Oops! iPad naysayers slowly awaken from future shock, realize they want iPads, too

“‘It’s a magical, revolutionary device at an unbelievable price,’ waxed Apple CEO Steve Jobs, as he unveiled the long-awaited iPad in January – possibly Apple’s worst-kept secret,” Dan Warne writes for APC Magazine.

“As I said in my previous opinion piece on the iPad, ‘magical, revolutionary’ it is not – it is, on a hardware level, more-or-less just an oversized iPhone,” Warne writes. “But you can’t deny that it has a certain ‘je ne sais quoi’ that whispers ‘buy me, buy me – you want me (even though you’re not quite sure why!)'”

“Bill Gates got it totally wrong – he infamously predicted they would be ‘the most popular form of PC sold in America’ by 2006 – a spectacularly wrong estimation by any account,” Warne writes. “The thing is, tablet PCs running regular software like Windows and Office have never offered any benefit over regular PCs with a keyboard and mouse.
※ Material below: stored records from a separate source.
### config.mk
export PLATFORM = sky130hd
export DESIGN_NAME = pfd_tristate
export DESIGN_NICKNAME = d
export VERILOG_FILES = /design/src/rtl/pfd_pkg.sv /design/src/rtl/pfd_edge_sync.sv /design/src/rtl/pfd_core.sv /design/src/rtl/pfd_aux.sv /design/src/rtl/pfd_tristate.sv
export SDC_FILE = /design/constraint.sdc
export NUM_CORES = 1
export LEC_CHECK = 0
export BUFFER_PORTS_ARGS = -buffer_cell sky130_fd_sc_hd__buf_4
export CAP_MARGIN = 20
export CORE_AREA = 5 5 42 44
export CTS_BUF_LIST = sky130_fd_sc_hd__clkbuf_4
export DETAILED_ROUTE_END_ITERATION = 10
export DIE_AREA = 0 0 47 49
export MAX_ROUTING_LAYER = met4
export PLACE_DENSITY = 0.43
export RECOVER_POWER = 50
export SLEW_MARGIN = 30
export SYNTH_ARGS = -nofsm -noshare
export SYNTH_HDL_FRONTEND = slang
export SYNTH_HIERARCHICAL = 1
export SYNTH_SLANG_ARGS = --single-unit
### constraint.sdc
create_clock -name clk -period 1.41 [get_ports clk]
set_input_delay 0.0705 -clock clk [delete_from_list [all_inputs] [get_ports clk]]
set_output_delay 0.0705 -clock clk [all_outputs]
set_load 0.005 [all_outputs]
### src/rtl/pfd_pkg.sv
package pfd_pkg;

  typedef enum logic [1:0] {
    PD_REL = 2'd0,
    PD_UP  = 2'd1,
    PD_DN  = 2'd2
  } pd_state_t;

  // next state of the tri-state comparator from the current state and edge strobes
  function automatic pd_state_t pd_next(input pd_state_t cur, input logic r_edge, input logic f_edge);
    pd_state_t nxt;
    nxt = cur;
    if (r_edge && f_edge) begin
      nxt = PD_REL;
    end else if (r_edge) begin
      nxt = (cur == PD_DN) ? PD_REL : PD_UP;
    end else if (f_edge) begin
      nxt = (cur == PD_UP) ? PD_REL : PD_DN;
    end
    return nxt;
  endfunction

  // next value of the set/reset detector
  function automatic logic sr_next(input logic cur, input logic r_edge, input logic f_edge);
    logic nxt;
    nxt = cur;
    if (r_edge && !f_edge) nxt = 1'b1;
    else if (f_edge && !r_edge) nxt = 1'b0;
    return nxt;
  endfunction

endpackage

### src/rtl/pfd_edge_sync.sv
module pfd_edge_sync #(
  parameter int STAGES = 2
) (
  input  logic clk,
  input  logic rst,
  input  logic din,
  output logic sync,
  output logic rise
);
  localparam int TOP = STAGES - 1;

  logic [TOP:0] chain;
  logic         last;

  generate
    if (STAGES == 1) begin : g_single
      always_ff @(posedge clk) begin
        if (rst) chain <= '0;
        else     chain <= din;
      end
    end else begin : g_multi
      always_ff @(posedge clk) begin
        if (rst) chain <= '0;
        else     chain <= {chain[TOP-1:0], din};
      end
    end
  endgenerate

  always_ff @(posedge clk) begin
    if (rst) last <= 1'b0;
    else     last <= chain[TOP];
  end

  assign sync = chain[TOP];
  assign rise = chain[TOP] & ~last;
endmodule

### src/rtl/pfd_core.sv
module pfd_core
  import pfd_pkg::*;
(
  input  logic clk,
  input  logic rst,
  input  logic r_edge,
  input  logic f_edge,
  output logic drv_en,
  output logic drv_hi,
  output logic released
);
  pd_state_t state;

  always_ff @(posedge clk) begin
    if (rst) state <= PD_REL;
    else     state <= pd_next(state, r_edge, f_edge);
  end

  assign drv_en   = (state != PD_REL);
  assign drv_hi   = (state == PD_UP);
  assign released = (state == PD_REL);
endmodule

### src/rtl/pfd_aux.sv
module pfd_aux
  import pfd_pkg::*;
(
  input  logic clk,
  input  logic rst,
  input  logic r_sync,
  input  logic f_sync,
  input  logic r_edge,
  input  logic f_edge,
  output logic x_out,
  output logic sr_out
);
  logic sr_q;

  always_ff @(posedge clk) begin
    if (rst) sr_q <= 1'b0;
    else     sr_q <= sr_next(sr_q, r_edge, f_edge);
  end

  assign x_out  = r_sync ^ f_sync;
  assign sr_out = sr_q;
endmodule

### src/rtl/pfd_tristate.sv
module pfd_tristate #(
  parameter int SYNC_STAGES = 2
) (
  input  logic clk,
  input  logic rst,
  input  logic ref_in,
  input  logic fb_in,
  output logic err_oe,
  output logic err_lvl,
  output logic lock_pulse,
  output logic xor_err,
  output logic sr_err
);
  // named internal events, visible to the bound checker
  logic ref_sync, fb_sync;
  logic ref_rise, fb_rise;

  pfd_edge_sync #(.STAGES(SYNC_STAGES)) u_ref_sync (
    .clk(clk), .rst(rst), .din(ref_in), .sync(ref_sync), .rise(ref_rise)
  );

  pfd_edge_sync #(.STAGES(SYNC_STAGES)) u_fb_sync (
    .clk(clk), .rst(rst), .din(fb_in), .sync(fb_sync), .rise(fb_rise)
  );

  pfd_core u_core (
    .clk(clk), .rst(rst), .r_edge(ref_rise), .f_edge(fb_rise),
    .drv_en(err_oe), .drv_hi(err_lvl), .released(lock_pulse)
  );

  pfd_aux u_aux (
    .clk(clk), .rst(rst), .r_sync(ref_sync), .f_sync(fb_sync),
    .r_edge(ref_rise), .f_edge(fb_rise), .x_out(xor_err), .sr_out(sr_err)
  );
endmodule

Word level (Yosys, flattened, before mapping)
Index checks and enable logic that the tools add are counted.
W data, S select, Z words.
- output and inout port bits: 5
- logic and storage cells: 29
- input bits: 4
- register bits after elaboration: 9
- bitwise gates (word level): 5
- equal/unequal tests: 2
- reduce and logical (&&, ||, !) cells: 10
- mux-type cells: 6
- operator list (cell ; count):
    $mux W2 ; 3
    $reduce_bool A2 Y1 ; 3
    $logic_and A1 B1 Y1 ; 3
    $mux W1 ; 3
    $and A1 B1 Y1 ; 2
    $eq A2 B1 Y1 const B ; 1
    $eq A2 B2 Y1 const B ; 1
    $logic_not A1 Y1 ; 2
    $logic_not A2 Y1 ; 1
    $not A1 Y1 ; 2
    $reduce_or A2 Y1 ; 1
    $xor A1 B1 Y1 ; 1

Depth between registers and ports, before layout
Gate-level depths: netlist (run 1).
- depth in word-level cells: 6
- depth in mapped cells: 5
- depth with buffers taken out: 5

Cells and area by module
Netlist (run 1), hierarchy kept.
- by module, submodules not included (module ; area an instance (µm²) ; instances ; cells an instance):
    pfd_edge_sync ; 87.6 ; 2 ; 7
    pfd_core ; 91.3 ; 1 ; 11
    pfd_aux ; 58.8 ; 1 ; 6

Worst setup path before layout (run 1)
No wires, ideal clock.
- kind: register -> register
- start: register u_fb_sync.chain[1]
- end: register u_aux.sr_q (netlist: u_aux/sr_out)
- data arrival time: 1.007 ns
- cell stages (with the launch flop): 6
- required time: 1.296 ns
- path buffers: 0
- path slack: 0.288 ns
- library setup time: 0.114 ns
- cell sequence: dfxtp_1 nor2b_2 inv_1 ha_1 mux2i_1 nor2_1
- cells in the longest elaborated chain, start to end: 4
- elaborated cells on any way between the ends: 6
- classes of those cells: mux (1); bitwise (1); reduce/logical (4)
- RTL lines (what ; RTL line ; source):
    from (decl) ; pfd_edge_sync.sv:12 ; logic [TOP:0] chain;
    from (signal assigned) ; pfd_edge_sync.sv:24 ; else chain <= {chain[TOP-1:0], din};
    $and A1 B1 Y1 (*) ; pfd_edge_sync.sv:35 ; assign rise = chain[TOP] & ~last;
    named net fb_rise ; pfd_tristate.sv:16 ; logic ref_rise, fb_rise;
    $logic_not A1 Y1 ; pfd_pkg.sv:27 ; if (r_edge && !f_edge) nxt = 1'b1;
    $logic_and A1 B1 Y1 ; pfd_pkg.sv:27 ;
    $mux W1 / $reduce_bool A2 Y1 (equally long branches) ; - ;
    to (signal assigned) ; pfd_aux.sv:17 ; else sr_q <= sr_next(sr_q, r_edge, f_edge);
    to (decl) ; pfd_aux.sv:13 ; logic sr_q;
Mark *: on every way through the listed nets, which the timed path passes. The rest lies on a longest branch.
A chain may end at the register's enable or synchronous reset.

Worst setup path after layout (run 1)
Ends and elaborated chain as after synthesis.
$ cat src/rtl/agu_pkg.sv
package agu_pkg;

   typedef enum logic [1:0] {
      ASZ_16  = 2'b00,
      ASZ_32  = 2'b01,
      ASZ_64  = 2'b10,
      ASZ_RSV = 2'b11
   } asz_e;

   localparam int unsigned NARROW_W = 16;
   localparam int unsigned MID_W    = 32;

   function automatic logic asz_is_reserved(input logic [1:0] code);
      return (code == ASZ_RSV);
   endfunction

endpackage
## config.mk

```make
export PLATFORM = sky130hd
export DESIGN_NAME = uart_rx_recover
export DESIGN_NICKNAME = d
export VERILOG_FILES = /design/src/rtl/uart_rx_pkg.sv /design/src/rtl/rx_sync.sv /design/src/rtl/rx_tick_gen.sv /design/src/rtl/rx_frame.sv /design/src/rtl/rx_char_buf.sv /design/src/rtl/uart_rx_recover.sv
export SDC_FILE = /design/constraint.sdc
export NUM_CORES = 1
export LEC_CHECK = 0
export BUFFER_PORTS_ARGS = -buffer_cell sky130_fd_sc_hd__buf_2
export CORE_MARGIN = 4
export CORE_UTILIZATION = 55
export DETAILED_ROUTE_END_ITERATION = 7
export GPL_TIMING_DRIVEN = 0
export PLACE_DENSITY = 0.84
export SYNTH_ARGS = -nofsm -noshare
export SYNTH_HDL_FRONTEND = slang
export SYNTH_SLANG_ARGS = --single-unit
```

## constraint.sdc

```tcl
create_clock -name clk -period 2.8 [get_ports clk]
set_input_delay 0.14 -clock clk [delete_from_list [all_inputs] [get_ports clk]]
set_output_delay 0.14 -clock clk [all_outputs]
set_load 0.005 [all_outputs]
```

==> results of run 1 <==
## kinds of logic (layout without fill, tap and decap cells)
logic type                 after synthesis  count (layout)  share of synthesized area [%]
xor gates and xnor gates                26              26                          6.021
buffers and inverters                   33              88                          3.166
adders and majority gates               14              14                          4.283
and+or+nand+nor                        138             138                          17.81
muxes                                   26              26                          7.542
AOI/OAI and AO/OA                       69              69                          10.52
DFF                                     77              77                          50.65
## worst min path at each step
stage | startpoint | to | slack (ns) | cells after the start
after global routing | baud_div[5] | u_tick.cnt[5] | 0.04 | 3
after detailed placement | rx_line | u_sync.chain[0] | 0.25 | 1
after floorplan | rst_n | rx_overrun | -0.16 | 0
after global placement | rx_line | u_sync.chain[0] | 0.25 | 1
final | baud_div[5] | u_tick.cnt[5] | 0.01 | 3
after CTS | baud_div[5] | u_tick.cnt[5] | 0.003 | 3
File: src/rtl/adc_tc_pkg.sv
package adc_tc_pkg;
  localparam logic [3:0] SIGN_POS = 4'b0000;
  localparam logic [3:0] SIGN_NEG = 4'b1110;
  localparam int NIB_W = 4;
endpackage

File: src/rtl/adc_tc_sync.sv
module adc_tc_sync #(
  parameter int STAGES = 2
) (
  input  logic clk,
  input  logic rst_n,
  input  logic d_i,
  output logic q_o
);
  logic [STAGES-1:0] chain_q;

  generate
    if (STAGES == 1) begin : g_one
      always_ff @(posedge clk or negedge rst_n) begin
        if (!rst_n) chain_q <= '0;
        else        chain_q <= d_i;
      end
    end else begin : g_many
      always_ff @(posedge clk or negedge rst_n) begin
        if (!rst_n) chain_q <= '0;
        else        chain_q <= {chain_q[STAGES-2:0], d_i};
      end
    end
  endgenerate

  assign q_o = chain_q[STAGES-1];
endmodule

File: src/rtl/adc_tc_hshk.sv
module adc_tc_hshk (
  input  logic clk,
  input  logic rst_n,
  input  logic eoc_s_i,
  output logic start_o,
  output logic oe_o
);
  logic started_q, start_q, eoc_prev_q, oe_q;

  always_ff @(posedge clk or negedge rst_n) begin
    if (!rst_n) begin
      started_q  <= 1'b0;
      start_q    <= 1'b0;
      eoc_prev_q <= 1'b0;
      oe_q       <= 1'b0;
    end else begin
      started_q  <= 1'b1;
      start_q    <= ~started_q;
      eoc_prev_q <= eoc_s_i;
      oe_q       <= eoc_s_i & ~eoc_prev_q;
    end
  end

  assign start_o = start_q;
  assign oe_o    = oe_q;
endmodule

File: src/rtl/adc_tc_fold.sv
module adc_tc_fold #(
  parameter int W      = 8,
  parameter int OFFSET = 40
) (
  input  logic [W-1:0] raw_i,
  output logic         neg_o,
  output logic [W-2:0] mag_o
);
  localparam int         OFF_TC_I = (1 << W) - OFFSET;
  localparam logic [W:0] OFF_TC   = OFF_TC_I[W:0];

  logic [W:0]   sum;
  logic [W-1:0] diff;
  logic [W-2:0] neg_mag;

  // adding the two's complement: carry out means the result is non-negative
  assign sum     = {1'b0, raw_i} + OFF_TC;
  assign neg_o   = ~sum[W];
  assign diff    = sum[W-1:0];
  assign neg_mag = ~diff[W-2:0] + (W-1)'(1);

  always_comb begin
    if (neg_o)        mag_o = neg_mag;
    else if (diff[W-1]) mag_o = '1;
    else              mag_o = diff[W-2:0];
  end
endmodule

File: src/rtl/adc_tc_bcd.sv
module adc_tc_bcd #(
  parameter int BIN_W  = 7,
  parameter int DIGITS = 3
) (
  input  logic [BIN_W-1:0]    bin_i,
  output logic [DIGITS*4-1:0] bcd_o
);
  localparam int ACC_W = BIN_W + DIGITS*4;

  logic [ACC_W-1:0] acc;

  always_comb begin
    acc = '0;
    acc[BIN_W-1:0] = bin_i;
    for (int i = 0; i < BIN_W; i++) begin
      for (int d = 0; d < DIGITS; d++) begin
        if (acc[BIN_W+4*d +: 4] > 4'd4)
          acc[BIN_W+4*d +: 4] = acc[BIN_W+4*d +: 4] + 4'd3;
      end
      acc = acc << 1;
    end
    bcd_o = acc[BIN_W +: DIGITS*4];
  end
endmodule

File: src/rtl/adc_temp_conv.sv
module adc_temp_conv
  import adc_tc_pkg::*;
#(
  parameter int ADC_W       = 8,
  parameter int OFFSET      = 40,
  parameter int SYNC_STAGES = 2
) (
  input  logic             clk,
  input  logic             rst_n,
  input  logic             eoc_i,
  input  logic [ADC_W-1:0] adc_data_i,
  output logic             start_o,
  output logic             oe_o,
  output logic [ADC_W-1:0] temp_sm_o,
  output logic [3:0]       bcd_sign_o,
  output logic [3:0]       bcd_hund_o,
  output logic [3:0]       bcd_tens_o,
  output logic [3:0]       bcd_ones_o,
  output logic             valid_o
);
  localparam int MAG_W  = ADC_W - 1;
  localparam int DIGITS = 3;

  logic                  eoc_s;
  logic [ADC_W-1:0]      raw_q;
  logic                  cap_q;
  logic                  neg;
  logic [MAG_W-1:0]      mag;
  logic [DIGITS*4-1:0]   dec;

  adc_tc_sync #(.STAGES(SYNC_STAGES)) u_sync (
    .clk(clk), .rst_n(rst_n), .d_i(eoc_i), .q_o(eoc_s)
  );

  adc_tc_hshk u_hshk (
    .clk(clk), .rst_n(rst_n), .eoc_s_i(eoc_s), .start_o(start_o), .oe_o(oe_o)
  );

  // capture stage: bus read while the converter drives it
  always_ff @(posedge clk or negedge rst_n) begin
    if (!rst_n) begin
      raw_q <= '0;
      cap_q <= 1'b0;
    end else begin
      cap_q <= oe_o;
      if (oe_o) raw_q <= adc_data_i;
    end
  end

  adc_tc_fold #(.W(ADC_W), .OFFSET(OFFSET)) u_fold (
    .raw_i(raw_q), .neg_o(neg), .mag_o(mag)
  );

  adc_tc_bcd #(.BIN_W(MAG_W), .DIGITS(DIGITS)) u_bcd (
    .bin_i(mag), .bcd_o(dec)
  );

  // result stage: fields update together with the strobe
  always_ff @(posedge clk or negedge rst_n) begin
    if (!rst_n) begin
      temp_sm_o  <= '0;
      bcd_sign_o <= '0;
      bcd_hund_o <= '0;
      bcd_tens_o <= '0;
      bcd_ones_o <= '0;
      valid_o    <= 1'b0;
    end else begin
      valid_o <= cap_q;
      if (cap_q) begin
        temp_sm_o  <= {neg, mag};
        bcd_sign_o <= neg ? SIGN_NEG : SIGN_POS;
        bcd_hund_o <= dec[2*NIB_W +: NIB_W];
        bcd_tens_o <= dec[NIB_W +: NIB_W];
        bcd_ones_o <= dec[0 +: NIB_W];
      end
    end
  end
endmodule

File: config.mk
export PLATFORM = sky130hd
export DESIGN_NAME = adc_temp_conv
export DESIGN_NICKNAME = d
export VERILOG_FILES = /design/src/rtl/adc_tc_pkg.sv /design/src/rtl/adc_tc_sync.sv /design/src/rtl/adc_tc_hshk.sv /design/src/rtl/adc_tc_fold.sv /design/src/rtl/adc_tc_bcd.sv /design/src/rtl/adc_temp_conv.sv
export SDC_FILE = /design/constraint.sdc
export NUM_CORES = 1
export LEC_CHECK = 0
export CORE_MARGIN = 2
export CORE_UTILIZATION = 65
export CTS_CLUSTER_DIAMETER = 200
export CTS_CLUSTER_SIZE = 30
export DETAILED_ROUTE_END_ITERATION = 12
export DONT_BUFFER_PORTS = 1
export PLACE_DENSITY = 0.78
export SLEW_MARGIN = 25
export SYNTH_ARGS = -nofsm -noshare
export SYNTH_HDL_FRONTEND = slang
export SYNTH_SLANG_ARGS = --single-unit
File: constraint.sdc
create_clock -name clk -period 11.6 [get_ports clk]
set_input_delay 1.74 -clock clk [delete_from_list [all_inputs] [get_ports clk]]
set_output_delay 1.74 -clock clk [all_outputs]
set_load 0.02 [all_outputs]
In fact, they offer a worse user experience.”

Warne writes, “Steve Jobs’ iPad, on the other has a finely tuned set of advantages… the iPad is all about software. Forget the sleek form factor – that’s just a prerequisite. Ironically, it’s the software and services that Microsoft never ‘got’, that Apple totally does get… Apple’s total package, ready to roll from April, is going to be what ensures the iPad’s success.”

Warne writes, “I want one. Do you?”

Full article here.

After trashing the iPad before Steve Jobs’ presentation was even over, Paul Thurrott now writes for SuperSite for Windows, “My initial impression of the iPad was decidedly negative, but as I noted in Part 1 of this preview, much of that was due to horrible live blogging from the launch event.”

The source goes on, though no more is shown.